NFIA, NFIB, and SOX9 Efficiently Reprogram Mouse Fibroblasts into iAstrocytes (A) Schematic representation of the one-step differentiation protocol. DIV, days in vitro. (B–D) Analysis of GFAP immunoreactivity in reprogrammed and control (noninfected [NI]) fibroblasts (d, days after infection). (E–G) Analysis of S100B immunoreactivity in reprogrammed and control fibroblasts. (H) Coimmunostaining of GFAP and S100B in iAstrocytes. (I) Immunocytochemical analysis for GLT-1 in iAstrocytes. (J) Quantification of GFAP, S100B, and GLT-1-positive cells in iAstrocytes (ABS9) and control fibroblasts. Cells nuclei are stained with DAPI. Data are expressed as means ± SEM. ^∗∗p < 0.01. The scale bar represents 20 μm (C, F, H, and I) and 100 μm (B, D, E, and G). Five independent experiments are represented in (J). See also Figures S1–S4.

Figure 2

Transcriptional Profiling of iAstrocytes (A) Microarray analysis comparison among noninfected MEFs (Fibro), induced astrocytes (iAstro), and primary cortical astrocytes (Astro). (B) Hierarchical clustering of the analyzed samples shows a strong degree of correlation between iAstro and primary astrocytes. (C–E) Scatterplot comparison between fibroblasts and iAstro shows that most of the astrocytic markers are increased in reprogrammed cells (C), whereas other neural markers are unaltered (D) and some fibroblasts markers are silenced (E). (F) Real-time RT-PCR analysis confirms that the expression of most astrocytic markers is comparable between iAstro and primary astrocytes.
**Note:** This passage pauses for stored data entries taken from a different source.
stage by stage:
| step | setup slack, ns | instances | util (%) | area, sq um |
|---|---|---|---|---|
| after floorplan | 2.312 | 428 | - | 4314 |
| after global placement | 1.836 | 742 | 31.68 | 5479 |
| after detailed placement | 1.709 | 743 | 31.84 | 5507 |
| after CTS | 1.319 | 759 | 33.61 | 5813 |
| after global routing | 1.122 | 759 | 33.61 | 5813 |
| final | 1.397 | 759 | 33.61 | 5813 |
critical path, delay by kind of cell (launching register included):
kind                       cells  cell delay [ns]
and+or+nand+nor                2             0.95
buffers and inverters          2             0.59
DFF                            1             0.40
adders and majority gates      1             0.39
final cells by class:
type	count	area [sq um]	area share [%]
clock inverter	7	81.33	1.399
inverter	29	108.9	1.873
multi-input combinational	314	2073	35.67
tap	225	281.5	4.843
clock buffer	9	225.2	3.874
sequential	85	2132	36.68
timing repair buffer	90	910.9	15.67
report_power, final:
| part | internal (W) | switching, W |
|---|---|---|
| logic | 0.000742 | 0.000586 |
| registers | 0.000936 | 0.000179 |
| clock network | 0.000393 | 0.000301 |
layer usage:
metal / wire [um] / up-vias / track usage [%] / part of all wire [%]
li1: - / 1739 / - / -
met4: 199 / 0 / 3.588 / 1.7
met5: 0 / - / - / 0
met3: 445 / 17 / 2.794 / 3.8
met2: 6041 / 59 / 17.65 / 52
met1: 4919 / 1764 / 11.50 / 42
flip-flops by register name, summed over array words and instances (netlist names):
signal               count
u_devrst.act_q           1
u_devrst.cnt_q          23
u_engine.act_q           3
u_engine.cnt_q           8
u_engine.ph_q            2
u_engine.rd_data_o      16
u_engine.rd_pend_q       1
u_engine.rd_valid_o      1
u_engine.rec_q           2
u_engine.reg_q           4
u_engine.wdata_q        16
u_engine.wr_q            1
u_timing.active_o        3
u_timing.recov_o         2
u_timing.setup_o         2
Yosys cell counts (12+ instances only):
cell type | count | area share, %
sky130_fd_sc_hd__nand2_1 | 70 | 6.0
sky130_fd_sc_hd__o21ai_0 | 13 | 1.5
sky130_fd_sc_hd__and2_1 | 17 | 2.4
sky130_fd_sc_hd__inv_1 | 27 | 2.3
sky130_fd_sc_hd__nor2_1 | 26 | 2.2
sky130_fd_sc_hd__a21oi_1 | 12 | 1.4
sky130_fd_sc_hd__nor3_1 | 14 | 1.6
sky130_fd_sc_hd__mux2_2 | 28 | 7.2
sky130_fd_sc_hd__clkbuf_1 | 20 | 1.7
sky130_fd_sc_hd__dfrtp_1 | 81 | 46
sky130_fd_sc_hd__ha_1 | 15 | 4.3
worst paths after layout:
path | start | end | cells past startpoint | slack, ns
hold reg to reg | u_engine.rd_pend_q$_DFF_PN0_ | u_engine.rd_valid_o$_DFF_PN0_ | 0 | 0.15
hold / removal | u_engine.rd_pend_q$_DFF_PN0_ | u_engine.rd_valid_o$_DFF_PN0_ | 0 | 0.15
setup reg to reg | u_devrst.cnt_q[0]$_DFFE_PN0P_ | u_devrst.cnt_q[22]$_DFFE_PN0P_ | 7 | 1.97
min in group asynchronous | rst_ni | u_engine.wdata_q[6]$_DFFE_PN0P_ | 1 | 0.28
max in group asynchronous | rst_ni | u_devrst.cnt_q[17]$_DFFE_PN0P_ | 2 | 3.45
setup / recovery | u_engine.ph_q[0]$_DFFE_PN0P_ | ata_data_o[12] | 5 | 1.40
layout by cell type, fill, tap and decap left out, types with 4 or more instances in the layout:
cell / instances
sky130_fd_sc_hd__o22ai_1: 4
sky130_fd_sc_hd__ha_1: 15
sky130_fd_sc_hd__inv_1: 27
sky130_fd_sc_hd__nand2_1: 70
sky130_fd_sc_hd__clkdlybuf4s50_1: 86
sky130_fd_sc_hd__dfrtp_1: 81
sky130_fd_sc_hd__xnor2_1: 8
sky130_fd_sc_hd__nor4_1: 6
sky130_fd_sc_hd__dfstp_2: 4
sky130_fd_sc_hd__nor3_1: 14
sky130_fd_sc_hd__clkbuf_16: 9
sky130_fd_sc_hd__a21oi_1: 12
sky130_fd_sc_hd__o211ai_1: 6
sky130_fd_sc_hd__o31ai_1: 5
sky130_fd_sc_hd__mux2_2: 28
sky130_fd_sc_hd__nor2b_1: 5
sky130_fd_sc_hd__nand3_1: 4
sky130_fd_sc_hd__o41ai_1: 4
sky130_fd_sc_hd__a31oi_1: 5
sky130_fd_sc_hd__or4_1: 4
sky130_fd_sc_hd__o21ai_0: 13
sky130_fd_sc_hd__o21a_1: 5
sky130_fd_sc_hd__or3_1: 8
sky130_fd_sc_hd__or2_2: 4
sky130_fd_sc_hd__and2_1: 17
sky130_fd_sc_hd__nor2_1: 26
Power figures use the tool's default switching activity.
Data are expressed as means ± SEM. ^∗p < 0.05; ^∗∗p < 0.01. Three independent experiments are represented in (F).

Figure 3

Functional Characterization of Induced Astrocytes (A) Representative traces of ionic currents evoked in mouse-cultured cortical astrocytes (Astro), iAstrocytes (iAstro), and fibroblasts (Fibro) using a ramp (left) and voltage-step protocol (right). The stimulation protocols are depicted as insets and described in Experimental Procedures. (B) Graph of resting membrane potential values for the three cell types recorded before the membrane current activation. (C) Percentage of ramp current decrease measured at +100 mV by application of 4-AP (500 μM) in iAstrocytes, cortical astrocytes, and fibroblasts. (D) Representative Fura-2 responses triggered by thrombin (3.5 U/ml) application over time in astrocytes (gray trace), iAstrocytes (red trace), and fibroblasts (black trace). (E) The peak amplitudes of Fura-2 responses and the τ values of Ca²⁺ decay are shown as means ± SEM of three independent experiments (n > 50). (F and G) Glutamate uptake assay. [³H]L-glutamate cell content (F) and corresponding glutamate levels in the medium (G). ^∗∗p < 0.01; ^∗∗∗p < 0.001. Data are expressed as means ± SEM. Five cells recorded in three independent experiments are represented in (C) and (E). Three independent experiments are represented in (F) and (G).

Figure 4

Activation of iAstrocytes by Cytokines (A and B) Immunocytochemical analysis shows that GFAP expression (A) is higher in interleukin-1-stimulated (iAstro+Il1) than in untreated iAstrocytes (iAstro), whereas S100B expression (B) is not affected. (C and D) Quantification of GFAP- and S100B-positive cells (C) and staining intensity (D) in control and Il1-treated cells. AU, arbitrary units. (E) Real-time RT-PCR analysis shows that NF-kB pathway is significantly activated in induced astrocytes after Il1 treatment. Cells nuclei are stained with DAPI. Data are expressed as means ± SEM. ^∗p < 0.05; ^∗∗p < 0.01. The scale bar represents 60 μm (A) and 30 μm (B). Four independent experiments are represented in (C)–(E).

Figure 5

Conversion of Human Fibroblasts into iAstrocytes (A–C) Immunocytochemical analysis of GFAP and S100B in human neonatal fibroblasts reprogrammed with NFIA, NFIB, and SOX9 (ABS9) for 3 weeks. The insets show higher magnification of typical GFAP or S100B staining signals. (D) Quantification of GFAP- and S100B-positive cells in ABS9 or NI cells. Cells nuclei are stained with DAPI. Data are expressed as means ± SEM. ^∗∗p < 0.01. The scale bar represents 50 μm. Three independent experiments are represented in (D).